If you've just brought a baby home, you've probably been handed a lot of advice about "tracking everything." Here's a calmer take: track the few things that genuinely help you and your pediatrician, log them in seconds, and let the rest go. This is a starter reference you can come back to — not a checklist to feel guilty about.
The short list (what most parents actually use)
Feeds. Time, and — if you're bottle-feeding — roughly how much. For nursing, which side and how long is plenty. The single most useful number day-to-day is just time since the last feed.
Diapers. Wet vs. dirty, with the time. A running daily count is the part you'll reference; it's a quick, concrete signal of how the day is going. (More on why in diaper counts by week.)
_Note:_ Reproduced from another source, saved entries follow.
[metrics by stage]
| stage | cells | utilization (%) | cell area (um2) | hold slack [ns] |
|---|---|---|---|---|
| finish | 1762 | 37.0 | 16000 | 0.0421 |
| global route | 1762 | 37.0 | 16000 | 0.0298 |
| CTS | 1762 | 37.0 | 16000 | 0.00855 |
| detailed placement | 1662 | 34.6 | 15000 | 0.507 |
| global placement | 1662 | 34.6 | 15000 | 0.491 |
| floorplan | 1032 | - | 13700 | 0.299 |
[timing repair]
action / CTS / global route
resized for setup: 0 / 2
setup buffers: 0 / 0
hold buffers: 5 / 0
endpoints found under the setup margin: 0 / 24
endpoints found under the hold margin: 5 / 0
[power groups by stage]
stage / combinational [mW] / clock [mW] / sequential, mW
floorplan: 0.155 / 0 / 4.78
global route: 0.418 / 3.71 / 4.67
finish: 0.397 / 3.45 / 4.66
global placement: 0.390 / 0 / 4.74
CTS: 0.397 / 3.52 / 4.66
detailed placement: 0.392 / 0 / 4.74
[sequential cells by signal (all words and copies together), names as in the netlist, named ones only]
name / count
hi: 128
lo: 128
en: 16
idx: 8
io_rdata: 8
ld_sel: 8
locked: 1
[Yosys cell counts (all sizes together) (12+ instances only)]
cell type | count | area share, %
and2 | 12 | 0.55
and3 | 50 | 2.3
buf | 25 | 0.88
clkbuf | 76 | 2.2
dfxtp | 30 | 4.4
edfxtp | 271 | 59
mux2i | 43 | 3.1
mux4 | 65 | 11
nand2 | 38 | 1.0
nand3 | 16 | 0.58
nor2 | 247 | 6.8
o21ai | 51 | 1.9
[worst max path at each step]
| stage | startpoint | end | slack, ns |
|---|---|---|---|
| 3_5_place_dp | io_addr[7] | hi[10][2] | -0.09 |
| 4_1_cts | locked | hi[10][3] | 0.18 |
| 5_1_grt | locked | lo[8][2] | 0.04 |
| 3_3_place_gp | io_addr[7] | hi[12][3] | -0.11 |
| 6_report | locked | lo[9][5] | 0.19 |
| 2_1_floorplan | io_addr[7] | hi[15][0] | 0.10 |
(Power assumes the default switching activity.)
$ cat config.mk
export PLATFORM = sky130hd
export DESIGN_NAME = wcache_seq
export DESIGN_NICKNAME = d
export VERILOG_FILES = /design/src/rtl/wc_pkg.sv /design/src/rtl/wc_tag_match.sv /design/src/rtl/wc_line_store.sv /design/src/rtl/wc_commit_fsm.sv /design/src/rtl/wcache_seq.sv
export SDC_FILE = /design/constraint.sdc
export NUM_CORES = 1
export LEC_CHECK = 0
export BUFFER_PORTS_ARGS = -buffer_cell sky130_fd_sc_hd__buf_2
export CELL_PAD_IN_SITES_DETAIL_PLACEMENT = 0
export CELL_PAD_IN_SITES_GLOBAL_PLACEMENT = 1
export CORE_MARGIN = 10
export CORE_UTILIZATION = 55
export DETAILED_ROUTE_END_ITERATION = 10
export GPL_ROUTABILITY_DRIVEN = 0
export PLACE_DENSITY = 0.9
export SLEW_MARGIN = 20
export SYNTH_ARGS = -nofsm -noshare
export SYNTH_HDL_FRONTEND = slang
export SYNTH_SLANG_ARGS = --single-unit
$ cat constraint.sdc
create_clock -name clk -period 4.1 [get_ports clk]
set_clock_uncertainty 0.15 [all_clocks]
set_input_delay 0.205 -clock clk [delete_from_list [all_inputs] [get_ports clk]]
set_output_delay 0.205 -clock clk [all_outputs]
set_load 0.02 [all_outputs]
$ cat src/rtl/wc_pkg.sv
package wc_pkg;
  localparam int BYTE_W = 8;
  typedef logic [BYTE_W-1:0] byte_t;
endpackage

$ cat src/rtl/wc_tag_match.sv
module wc_tag_match #(
  parameter int LINES  = 8,
  parameter int PAGE_W = 9,
  parameter int IDX_W  = 3,
  parameter int CNT_W  = 4
) (
  input  logic [LINES*PAGE_W-1:0] tags_flat,
  input  logic [CNT_W-1:0]        fill,
  input  logic [PAGE_W-1:0]       page,
  output logic                    hit,
  output logic [IDX_W-1:0]        hit_idx
);
  logic [LINES-1:0] cmp;

  for (genvar i = 0; i < LINES; i++) begin : g_cmp
    assign cmp[i] = (CNT_W'(i) < fill) &&
                    (tags_flat[i*PAGE_W +: PAGE_W] == page);
  end

  always_comb begin
    hit     = 1'b0;
    hit_idx = '0;
    for (int i = LINES - 1; i >= 0; i--) begin
      if (cmp[i]) begin
        hit     = 1'b1;
        hit_idx = IDX_W'(i);
      end
    end
  end
endmodule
Sleep. Rough start and end of longer stretches. You don't need to capture every catnap — you're after the shape of the day, not a stopwatch record.
That's it. If you only ever track those three, you're in great shape.
Nice-to-have (only if it helps you)
- Notes for anything unusual you'd want to mention at a checkup.
- Milestones — the firsts you'll treasure (see the milestones checklist).
- Photos of anything you want to show the doctor (a rash, a diaper that looked off) so you're not relying on memory.
- Medicines — what and when, which is easy to lose track of when two caregivers are tag-teaming.
What you can skip
You do not need to log every diaper to the minute, journal each nap, or hit some daily quota. Missing entries won't ruin the picture — trends survive a little noise. If tracking ever feels like a chore, that's your cue to track less.
A sample newborn day (for reference, not a target)
Every baby is different, but a logged day often looks something like: feeds every 2–3 hours around the clock, a handful of wet and dirty diapers, and sleep in broken stretches that slowly lengthen over the weeks. Seeing your own baby's version of this emerge is the real payoff — here's how to read a week of your logs.
Make it a two-tap habit
The best log is the one you'll actually keep. Capture the time automatically, use one-tap choices instead of typing, and log right at the changing table or feeding chair. New Baby HQ is built around exactly this — fast entry, an at-a-glance "time since last feed," and a shared view so a partner or caregiver sees the same picture.
A daily log isn't about being a perfect record-keeper. It's about handing your tired brain a reliable memory — so you can spend less energy remembering and more energy with your baby.